*** Begin section ***

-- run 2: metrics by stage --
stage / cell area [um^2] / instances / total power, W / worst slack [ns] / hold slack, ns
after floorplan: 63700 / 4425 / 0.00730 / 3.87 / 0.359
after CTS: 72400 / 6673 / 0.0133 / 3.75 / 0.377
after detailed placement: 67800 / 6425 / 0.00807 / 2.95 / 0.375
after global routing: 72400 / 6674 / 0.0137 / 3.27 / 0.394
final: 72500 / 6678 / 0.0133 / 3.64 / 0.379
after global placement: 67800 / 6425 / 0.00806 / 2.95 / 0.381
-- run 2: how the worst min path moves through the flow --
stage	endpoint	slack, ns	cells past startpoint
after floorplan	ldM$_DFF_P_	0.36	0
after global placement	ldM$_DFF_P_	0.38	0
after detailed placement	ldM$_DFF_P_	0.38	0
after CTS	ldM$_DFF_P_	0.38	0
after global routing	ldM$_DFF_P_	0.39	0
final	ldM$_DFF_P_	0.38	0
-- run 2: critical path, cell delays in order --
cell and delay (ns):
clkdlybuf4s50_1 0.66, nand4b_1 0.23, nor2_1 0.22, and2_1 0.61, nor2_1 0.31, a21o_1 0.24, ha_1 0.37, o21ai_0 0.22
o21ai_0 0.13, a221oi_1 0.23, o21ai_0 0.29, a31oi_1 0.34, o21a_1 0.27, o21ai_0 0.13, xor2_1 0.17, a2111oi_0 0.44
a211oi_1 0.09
This design comes from an exercise in tuning for small area on the open sky130 flow, not from production work.
In this exercise RTL edits were held to simulation tests only and were not proved equivalent to the original.
Power is estimated from default activity; no workload was simulated.

==> v36: inputs <==
Design Lab1, start of the top module:
module Lab1 (
	input        clk,
	input        rst,
	input        key0_in,
	output [6:0] min1,
	output [6:0] min2,
	output [6:0] sec1,
	output [6:0] sec2,
	output [6:0] ms1,
	output [6:0] ms2
);
export LEC_CHECK = 0
export CAP_MARGIN = 20
export CORE_MARGIN = 2
export CORE_UTILIZATION = 40
export SLEW_MARGIN = 20
create_clock -name core_clock -period 10.0 [get_ports {clk}]
standard.sh (not shown) runs the stock make flow with config.mk's settings and CLKGATE_MAP_FILE= SYNTH_SCRIPT=/design/flow/synth_recipe.tcl, a recipe that flattens the netlist after the stock synthesis.
==> flow/flow/run.sh <==
#!/bin/bash
# Own layout flow: the standard ORFS flow with three changes:
#  - synthesis uses an area-oriented ABC script and skips Yosys's full/half-adder
#    extraction (everything else, including register naming, is the standard flow's synthesis);
#  - ports are buffered with the smallest buffer cell;
#  - clock tree built from small clock buffers, without dummy loads.
set -euo pipefail
W=$PWD
F=$W/flow
# synthesis script: synth_recipe.tcl, with ORFS's synth.tcl patched to use flow/area.abc
sed -e "s#^source \$::env(SCRIPTS_DIR)/synth_preamble.tcl\$#&\nset abc_args [lreplace \$abc_args 1 1 $F/area.abc]#" \
  "$FLOW_HOME/scripts/synth.tcl" > "$W/synth_body.tcl"
grep -q "area.abc" "$W/synth_body.tcl"
sed -e "s#^source \$::env(SCRIPTS_DIR)/synth.tcl\$#source $W/synth_body.tcl#" "$W/synth_recipe.tcl" > "$W/own_synth.tcl"
grep -q "synth_body.tcl" "$W/own_synth.tcl"
CTS="$(cat $F/cts_args.txt)"
bash standard.sh \
  SYNTH_SCRIPT="$W/own_synth.tcl" \
  ADDER_MAP_FILE= \
  "BUFFER_PORTS_ARGS=-buffer_cell sky130_fd_sc_hd__buf_1" \
  "CTS_ARGS=$CTS" \
  finish > "$W/orfs_make.log" 2>&1
==> flow/flow/area.abc <==
strash
&get -n
&deepsyn -T 60
&put
dch -f
amap
topo
dnsize -c
==> flow/flow/cts_args.txt <==
-repair_clock_nets -dont_use_dummy_load -buf_list sky130_fd_sc_hd__clkbuf_4
==> v34: changes against v36 <==
--- a/flow/design.v
+++ b/flow/design.v
@@ -30,38 +30,38 @@
 always @(posedge clk or negedge rst)
 	if (!rst)
 		run <= 1'b0;
 	else if (~k2 & k3)
 		run <= ~run;
 reg  [5:0] pc;
-wire tc = (pc == 6'h38);
-wire zc = (pc == 6'h31);
-wire fc = ^(pc & 6'h30) ^ 1'b0 ^ tc;
+wire tc = ((pc & 6'h3f) == 6'h23);
+wire zc = ((pc & 6'h3f) == 6'h7);
+wire fc = ^(pc & 6'h21) ^ 1'b0 ^ tc;
 always @(posedge clk)
 	if (!go)
-		pc <= 6'h22;
+		pc <= 6'hf;
 	else if (run | tc)
 		pc <= {pc[4:0], fc};
 wire inc_c = run & zc;
 reg  [12:0] ps;
-wire ts = (ps == 13'h1c40);
-wire zs = (ps == 13'h1880);
+wire ts = ((ps & 13'h1fff) == 13'h1c40);
+wire zs = ((ps & 13'h1fff) == 13'h1880);
 wire fs = ^(ps & 13'h1004) ^ 1'b0 ^ ts;
 always @(posedge clk)
 	if (!go)
 		ps <= 13'h1101;
 	else if (run | ts)
 		ps <= {ps[11:0], fs};
 wire inc_s = run & zs;
 reg  [18:0] pm;
-wire tm = (pm == 19'h1834);
-wire zm = (pm == 19'h3069);
-wire fm = ^(pm & 19'h48000) ^ 1'b0 ^ tm;
+wire tm = ((pm & 19'h7ffff) == 19'he010);
+wire zm = ((pm & 19'h7ffff) == 19'h1c020);
+wire fm = ^(pm & 19'h41080) ^ 1'b1 ^ tm;
 always @(posedge clk)
 	if (!go)
-		pm <= 19'h60d2;
+		pm <= 19'h38041;
 	else if (run | tm)
 		pm <= {pm[17:0], fm};
 wire inc_m = run & zm;
 reg [3:0] c1;
 wire c1_n0 = (c1[2]) | (~c1[0]);
 wire c1_n1 = (~c1[1] & c1[2]) | (c1[3]);
==> flow/flow/area.abc (replaced) <==
strash
&get -n
&deepsyn -I 3 -J 500
&put
dch -f
amap
topo
dnsize -c
==> flow/flow/cts_args.txt (replaced) <==
-sink_clustering_enable -repair_clock_nets -dont_use_dummy_load -buf_list sky130_fd_sc_hd__clkbuf_4
- CORE_UTILIZATION: 40 -> 65
==> v38: changes against v36 <==
==> flow/flow/area.abc (replaced) <==
strash
&get -n
&deepsyn -T 90
&put
&get -n
&dch -f
&nf -R 10000 -p -C 32
&put
topo
dnsize -c
==> flow/flow/cts_args.txt (replaced) <==
-sink_clustering_enable -repair_clock_nets -dont_use_dummy_load -buf_list sky130_fd_sc_hd__clkbuf_4
==> summary.md <==
| Metric | Value |
|---|---|
| Status | finished clean |
| DR vias | 2192 |
| Final hold slack | 0.352 ns |
| Initial cell density of the core | 0.415 |
| DP HPWL | 3.58 mm |
| Routed length on met3 | 185 microns |
| Worst slew pin tran | 0.987 ns |
| NetSw | 120 uW |
| Top area cells in the synthesized netlist | dfxtp_1, dfrtp_1, clkinv_1, o22ai_1, nor2_1 |
(the above is from v36)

*** End section ***

## THE PROBLEM
Reproduce each line from the records that contains the word "placement".

## EXPECTED ANSWER
after detailed placement: 67800 / 6425 / 0.00807 / 2.95 / 0.375
after global placement: 67800 / 6425 / 0.00806 / 2.95 / 0.381
after global placement	ldM$_DFF_P_	0.38	0
after detailed placement	ldM$_DFF_P_	0.38	0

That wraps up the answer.